Cloudflare Engineers Uncover Hidden ClickHouse Bottleneck Threatening Billion-Dollar Billing Pipeline
Cloudflare discovers hidden ClickHouse bottleneck slowing billion-dollar billing pipeline; three patches fix the issue and enable per-namespace data retention.
Billing Pipeline Grinds to a Crawl
Cloudflare’s daily billing aggregation jobs—responsible for generating hundreds of millions of dollars in usage revenue—unexpectedly slowed to a halt after a recent migration. The delay threatened to disrupt invoice reconciliation and downstream systems, including fraud detection.

“It was a big problem when daily aggregation jobs slowed down,” said a Cloudflare engineer who worked on the fix. “Everything we normally check—I/O, memory, rows scanned, parts read—appeared normal. That’s when we knew it was something deeper.”
Hidden Bottleneck Discovered Inside ClickHouse
The bottleneck was traced to a subtle inefficiency within ClickHouse’s internals, specifically in how the database handles per-namespace data sorting. The system, called Ready-Analytics, stores petabytes of data from hundreds of applications in a single massive table, sorted by namespace, indexID, and timestamp.

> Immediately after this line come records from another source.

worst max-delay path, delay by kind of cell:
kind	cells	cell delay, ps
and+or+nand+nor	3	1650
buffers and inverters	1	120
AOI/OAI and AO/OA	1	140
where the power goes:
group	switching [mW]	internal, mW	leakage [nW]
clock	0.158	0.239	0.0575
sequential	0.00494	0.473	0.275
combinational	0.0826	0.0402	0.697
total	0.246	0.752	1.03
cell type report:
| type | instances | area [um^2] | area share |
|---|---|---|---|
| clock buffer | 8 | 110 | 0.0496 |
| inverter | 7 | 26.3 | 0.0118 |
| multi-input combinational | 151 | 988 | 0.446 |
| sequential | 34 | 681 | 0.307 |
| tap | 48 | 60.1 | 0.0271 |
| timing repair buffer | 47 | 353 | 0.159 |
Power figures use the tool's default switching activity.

“We had to dig deep into ClickHouse’s query execution logic to find the culprit,” another engineer explained. “It wasn’t a resource issue—it was a design flaw in our own schema and retention policy.”
Background: The Rise of Ready-Analytics
Cloudflare built Ready-Analytics in early 2022 to simplify data onboarding for internal teams. Instead of creating custom tables, teams stream data into one unified table with a standard schema of 20 float fields, 20 string fields, a timestamp, and an indexID. The indexID is a string that forms part of the primary key, allowing each namespace’s data to be sorted optimally for its queries.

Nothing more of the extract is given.